§ Task input
What follows belongs to an exercise in optimizing a design on an open flow for small area, a short achievable clock period and few clock cycles; a production flow would make more cautious choices. The RTL was checked by simulation tests, not by an equivalence proof against the original design. Power figures rest on the tool's default switching activity, not on a simulated workload.

[flow/run.sh]
#!/bin/bash
set -euo pipefail
export SETUP_SLACK_MARGIN=6.6
export TNS_END_PERCENT=100
bash standard.sh > standard_flow.log 2>&1
[standard.sh]
#!/bin/bash
# synth_recipe.tcl (not shown) runs the flow's synth.tcl, then flattens the netlist and writes it again
# the make line also repeats each setting of config.mk as NAME=value (left out here)
make -C /OpenROAD-flow-scripts/flow DESIGN_CONFIG=/design/flow/config.mk WORK_HOME=/design/flow/orfs CLKGATE_MAP_FILE= SYNTH_SCRIPT=/design/flow/synth_recipe.tcl "${@:-finish}"
[config.mk]
export PLATFORM = sky130hd
export DESIGN_NAME = multi_core_wb
export DESIGN_NICKNAME = multi_core_wb
export VERILOG_FILES = /design/flow/design.v
export SDC_FILE = /design/flow/constraint.sdc
export NUM_CORES = 4
export LEC_CHECK = 0
export CAP_MARGIN = 20
export CORE_MARGIN = 2
export CORE_UTILIZATION = 76
export CTS_BUF_LIST = sky130_fd_sc_hd__clkbuf_16
export CTS_CLUSTER_DIAMETER = 60
export CTS_CLUSTER_SIZE = 30
export PLACE_DENSITY = 0.84
export SLEW_MARGIN = 20
[constraint.sdc]
create_clock -name core_clock -period 10.0 [get_ports {clk}]
set_input_delay 2.0000 -clock core_clock [delete_from_list [all_inputs] [get_ports {clk}]]
set_output_delay 2.0000 -clock core_clock [all_outputs]
set_load 0.01 [all_outputs]
[design.v]
module multi_core_wb #(
    parameter N = 2,
    parameter IMG_SIZE = 64,
    parameter OUTPUT_SIZE = 32
)(
    input clk,
    input rst,
    input         i_wb_cyc,
    input         i_wb_stb,
    input         i_wb_we,
    input  [3:0]  i_wb_sel,
    input  [31:0] i_wb_addr,
    input  [31:0] i_wb_data,
    output reg [31:0] o_wb_data,
    output reg        o_wb_ack,
    output reg        o_wb_stall
);
reg [3:0] cnt;    
always @(posedge clk) begin
  if (rst) cnt <= 4'd7;
  else     cnt <= cnt + 4'd1;
end
wire [3:0] cnt_n = cnt + 4'd1;
wire [2:0] cc    = cnt[2:0];      
wire [2:0] cc_n  = cnt_n[2:0];    
reg  stall_i, w_hold;
wire req       = i_wb_cyc & i_wb_stb & ~stall_i;
wire a9        = i_wb_addr[9];
wire acc_pix   = req &  i_wb_we & ~a9;
wire acc_start = req &  i_wb_we &  a9;
wire acc_stat  = req & ~i_wb_we &  a9;
reg        w_pend;
reg        w_core;
reg [1:0]  w_pair;    
reg [3:0]  w_slot;    
reg [31:0] w_data;
wire ins_now  = w_pend & (w_slot == cnt);
reg  [1:0] lr;        
wire [1:0] lr_n = (cc == 3'd7) ? ((lr == 2'd2) ? 2'd0 : lr + 2'd1) : lr;
wire dirty_now  = ins_now & ({1'b0, w_pair} <= {1'b0, lr} + 3'd1);
reg  clean;           
reg  clean_done;      
wire it_first   = (lr == 2'd0) & (cc == 3'd0);    
wire it_end     = (lr == 2'd0) & (cc == 3'd2);    
always @(posedge clk) begin
  if (rst) begin
    lr         <= 2'd2;
    clean      <= 1'b0;
    clean_done <= 1'b0;
  end else begin
    lr         <= lr_n;
    clean      <= (it_first | clean) & ~dirty_now;
    clean_done <= (it_first ? clean : clean_done) & ~ins_now;
  end
end
reg       busy;       
reg       done_flag;  
reg       st_wait;    
wire finish        = busy & it_end & clean_done & ~ins_now;
wire hold_stat     = acc_stat & busy & ~finish;
wire st_wait_n     = hold_stat | (st_wait & ~finish);
always @(posedge clk) begin
  if (rst) begin
    busy      <= 1'b0;
    done_flag <= 1'b0;
    st_wait   <= 1'b0;
  end else begin
    busy      <= (busy | acc_start) & ~finish;
    done_flag <= acc_start ? 1'b0 : (done_flag | finish);
    st_wait   <= st_wait_n;
  end
end
wire w_pend_n = stall_i ? (w_pend & ~ins_now) : acc_pix;
wire [3:0] w_slot_n = w_hold ? w_slot : i_wb_addr[3:0];
wire w_mis_n  = w_slot_n != cnt_n;
always @(posedge clk) begin
  if (!w_hold) begin
    w_core <= i_wb_addr[8];
    w_pair <= i_wb_addr[5:4];
    w_slot <= i_wb_addr[3:0];
    w_data <= i_wb_data;
  end
end
always @(posedge clk) begin
  if (rst) begin
    w_pend     <= 1'b0;
    w_hold     <= 1'b0;
    stall_i    <= 1'b0;
    o_wb_stall <= 1'b0;
    o_wb_ack   <= 1'b0;
  end else begin
    w_pend     <= w_pend_n;
    w_hold     <= w_pend_n & w_mis_n;
    stall_i    <= (st_wait_n | w_pend_n) & (st_wait_n | w_mis_n);
    o_wb_stall <= st_wait_n | (w_pend_n & w_mis_n);
    o_wb_ack   <= (req & ~hold_stat) | (st_wait & finish);
  end
end
wire [31:0] tap [0:15];    
genvar k, i;
generate
for (k = 0; k < 2; k = k + 1) begin : core_mem
  for (i = 0; i < 4; i = i + 1) begin : pair
    reg [511:0] r;
    wire ins = ins_now & (w_core == k) & (w_pair == i);
    always @(posedge clk)
      r <= {r[479:0], ins ? w_data : r[511:480]};
    assign tap[8*k + 2*i]     = r[511:480];
    assign tap[8*k + 2*i + 1] = r[255:224];
  end
end
endgenerate
wire [31:0] pred [0:1];
generate
for (k = 0; k < 2; k = k + 1) begin : core
  localparam P = (k == 1);
  reg       oh0, oh1;    
  reg [1:0] rb;          
  reg       aclr, amv, ax2;  
  reg       bclr, bx2;       
  reg       fen, fclr;   
  always @(posedge clk) begin
    oh0  <= (lr_n == 2'd0) ^ P;
    oh1  <= (lr_n == 2'd1) ^ P;
    rb   <= lr_n ^ {2{P}};
    aclr <= (cc == 3'd0) ^ P;
    amv  <= ((cc == 3'd4) | (cc == 3'd6)) ^ P;
    ax2  <= ((cc == 3'd1) | (cc == 3'd2) | (cc == 3'd4) | (cc == 3'd6)) ^ P;
    bclr <= ((cc == 3'd2) | (cc == 3'd4)) ^ P;
    bx2  <= P ? ~(cc[0] & (cc[1] | cc[2])) : (cc[0] & (cc[1] ^ cc[2]));   
    fen  <= ((cc_n == 3'd6) | (cc_n == 3'd0) | (cc_n == 3'd2)) ^ P;
    fclr <= ((lr_n == 2'd0) & (cc_n == 3'd6)) ^ P;
  end
  wire s0 = oh0 ^ P;
  wire s1 = oh1 ^ P;
  wire [1:0] r = rb ^ {2{P}};
  wire [31:0] q0 = s0 ? tap[8*k+0] : s1 ? tap[8*k+2] : tap[8*k+4];
  wire [31:0] q1 = s0 ? tap[8*k+1] : s1 ? tap[8*k+3] : tap[8*k+5];
  wire [31:0] q2 = r[1] ? tap[8*k+6] : r[0] ? tap[8*k+4] : tap[8*k+2];
  wire [31:0] q3 = r[1] ? tap[8*k+7] : r[0] ? tap[8*k+5] : tap[8*k+3];
  wire [31:0] n0  = ~q0;
  wire [31:0] n1  = ~q1;
  wire [31:0] s1v = q2 ^ q3 ^ n0;
  wire [31:0] m1  = (q2 & q3) | (q2 & n0) | (q3 & n0);
  wire [31:0] c1  = {m1[30:0], 1'b1};
  wire [31:0] ts  = s1v ^ c1 ^ n1;
  wire [31:0] m2  = (s1v & c1) | (s1v & n1) | (c1 & n1);
  reg  [31:0] tsr, tcr;
  always @(posedge clk) begin
    tsr <= ts;
    tcr <= {m2[30:0], 1'b1};
  end
  wire wa = ax2 ^ P;
  wire wb = bx2 ^ P;
  wire [31:0] ua = wa ? {tsr[30:0], 1'b0} : tsr;
  wire [31:0] va = wa ? {tcr[30:0], 1'b0} : tcr;
  wire [31:0] ub = wb ? {tsr[30:0], 1'b0} : tsr;
  wire [31:0] vb = wb ? {tcr[30:0], 1'b0} : tcr;
  reg  [31:0] as, ac, bs, bc;
  wire [31:0] a0s = (aclr ^ P) ? 32'd0 : (amv ^ P) ? bs : as;
  wire [31:0] a0c = (aclr ^ P) ? 32'd0 : (amv ^ P) ? bc : ac;
  wire [31:0] b0s = (bclr ^ P) ? 32'd0 : bs;
  wire [31:0] b0c = (bclr ^ P) ? 32'd0 : bc;
  wire [31:0] a1s = a0s ^ a0c ^ ua;
  wire [31:0] a1m = (a0s & a0c) | (a0s & ua) | (a0c & ua);
  wire [31:0] a1c = {a1m[30:0], 1'b0};
  wire [31:0] a2m = (a1s & a1c) | (a1s & va) | (a1c & va);
  wire [31:0] b1s = b0s ^ b0c ^ ub;
  wire [31:0] b1m = (b0s & b0c) | (b0s & ub) | (b0c & ub);
  wire [31:0] b1c = {b1m[30:0], 1'b0};
  wire [31:0] b2m = (b1s & b1c) | (b1s & vb) | (b1c & vb);
  always @(posedge clk) begin
    as <= a1s ^ a1c ^ va;
    ac <= {a2m[30:0], 1'b0};
    bs <= b1s ^ b1c ^ vb;
    bc <= {b2m[30:0], 1'b0};
  end
  reg  [31:0] X;
  always @(posedge clk) X <= as + ac;
  reg  [31:0] F, PR;
  wire [31:0] sum = ((fclr ^ P) ? 32'd0 : F) + {{2{X[31]}}, X[31:2]};
  always @(posedge clk) begin
    if (fen ^ P) F  <= sum;
    if (finish)  PR <= sum[31] ? 32'd0 : sum;
  end
  assign pred[k] = PR;
end
endgenerate
always @(posedge clk) begin
  if (st_wait)  o_wb_data <= 32'd1;
  else if (a9)  o_wb_data <= {31'b0, done_flag | finish};
  else          o_wb_data <= pred[i_wb_addr[0]];
end
endmodule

§ Task goal
Reproduce only the lines above, starting at the line with "parameter OUTPUT_SIZE = 32" and ending at the line with "(cc == 3'd2);", exactly as written.

§ Problem solution
    parameter OUTPUT_SIZE = 32
)(
    input clk,
    input rst,
    input         i_wb_cyc,
    input         i_wb_stb,
    input         i_wb_we,
    input  [3:0]  i_wb_sel,
    input  [31:0] i_wb_addr,
    input  [31:0] i_wb_data,
    output reg [31:0] o_wb_data,
    output reg        o_wb_ack,
    output reg        o_wb_stall
);
reg [3:0] cnt;    
always @(posedge clk) begin
  if (rst) cnt <= 4'd7;
  else     cnt <= cnt + 4'd1;
end
wire [3:0] cnt_n = cnt + 4'd1;
wire [2:0] cc    = cnt[2:0];      
wire [2:0] cc_n  = cnt_n[2:0];    
reg  stall_i, w_hold;
wire req       = i_wb_cyc & i_wb_stb & ~stall_i;
wire a9        = i_wb_addr[9];
wire acc_pix   = req &  i_wb_we & ~a9;
wire acc_start = req &  i_wb_we &  a9;
wire acc_stat  = req & ~i_wb_we &  a9;
reg        w_pend;
reg        w_core;
reg [1:0]  w_pair;    
reg [3:0]  w_slot;    
reg [31:0] w_data;
wire ins_now  = w_pend & (w_slot == cnt);
reg  [1:0] lr;        
wire [1:0] lr_n = (cc == 3'd7) ? ((lr == 2'd2) ? 2'd0 : lr + 2'd1) : lr;
wire dirty_now  = ins_now & ({1'b0, w_pair} <= {1'b0, lr} + 3'd1);
reg  clean;           
reg  clean_done;      
wire it_first   = (lr == 2'd0) & (cc == 3'd0);    
wire it_end     = (lr == 2'd0) & (cc == 3'd2);    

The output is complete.